Students, as well as faculty, may find it a wise choice to concern themselves with the environment.
From Oct. 4-8, IUPUI will host a No Impact Week that allows individuals to learn more about the green movement and for those who wish to further pursue a “green” lifestyle”.
The project was started when The Co-Director of the IUPUI Common Theme Project invited Colin Beavan, writer of No Impact Man, to make a presentation in the Campus Center of November 10, 2010.
“As a result of that contact, IUPUI was invited to participate in the national movement, “No Impact Project,” by dedicating a week to encouraging everyone on the campus and throughout the local community to try and follow Beavan’s example. The goal of the project is to stimulate discussions about sustainability and to provide the opportunity for everyone to try and limit his or her carbon imprint for one week,” said Gayle Williams, the Assistant Dean of University College.
Each day of No Impact Week includes events dedicated to a particular topic of improving the environment.
For instance, Monday is Trash/Consumption Day where there will be a Free Swap Market in the Courtyard and Tuesday is Transportation Day in which finding alternative transportation is encouraged and will also offer free bicycle maintenance and repair in Democracy Plaza.
“With 13 events happening in 5 days, a lot of people are needed to make sure things go well,” said Kaitlyn Kaesebier, Programs Assistant for Civic Engagement, whom is working with Lorrie Brown on No Impact Week.
Students can volunteer for No Impact Week by doing things such as providing goods or services for the Free Swap Market and meeting at Mo’ Joe Coffeehouse to bike or walk to campus at 7:30 or 8:30 a.m., as well as other planned events. The registration deadline to take part in this is Sept. 29 by 5 p.m.
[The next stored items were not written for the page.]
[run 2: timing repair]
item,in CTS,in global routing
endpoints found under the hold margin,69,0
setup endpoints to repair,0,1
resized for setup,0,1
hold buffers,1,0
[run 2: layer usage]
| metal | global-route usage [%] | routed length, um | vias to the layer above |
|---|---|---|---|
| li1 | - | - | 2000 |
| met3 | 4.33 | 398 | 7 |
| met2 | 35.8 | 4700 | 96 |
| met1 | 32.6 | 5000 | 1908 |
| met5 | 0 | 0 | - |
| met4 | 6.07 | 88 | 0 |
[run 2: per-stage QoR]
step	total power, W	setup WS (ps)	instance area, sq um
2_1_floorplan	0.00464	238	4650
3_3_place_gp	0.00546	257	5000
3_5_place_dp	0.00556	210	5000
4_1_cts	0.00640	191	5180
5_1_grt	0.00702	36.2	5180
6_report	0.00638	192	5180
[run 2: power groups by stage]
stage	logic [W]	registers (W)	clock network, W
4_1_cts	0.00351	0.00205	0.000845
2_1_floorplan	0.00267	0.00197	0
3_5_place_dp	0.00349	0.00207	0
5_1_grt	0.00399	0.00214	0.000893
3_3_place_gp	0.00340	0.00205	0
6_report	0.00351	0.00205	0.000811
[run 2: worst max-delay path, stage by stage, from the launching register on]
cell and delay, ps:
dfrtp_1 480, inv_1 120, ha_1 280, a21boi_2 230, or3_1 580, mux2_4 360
“Our goal is for members of the IUPUI community to explore the environmental impact of their daily actions. Throughout the week we will explore the issues of trash/consumption, transportation, food, energy and water. Within each of these issues, there are small and large changes that individuals can make that will lessen their environmental impact. We want the IUPUI community to learn how easy it is to make these changes and hope that they will sustain them long beyond the end of No Impact Week,” Kaesebier said.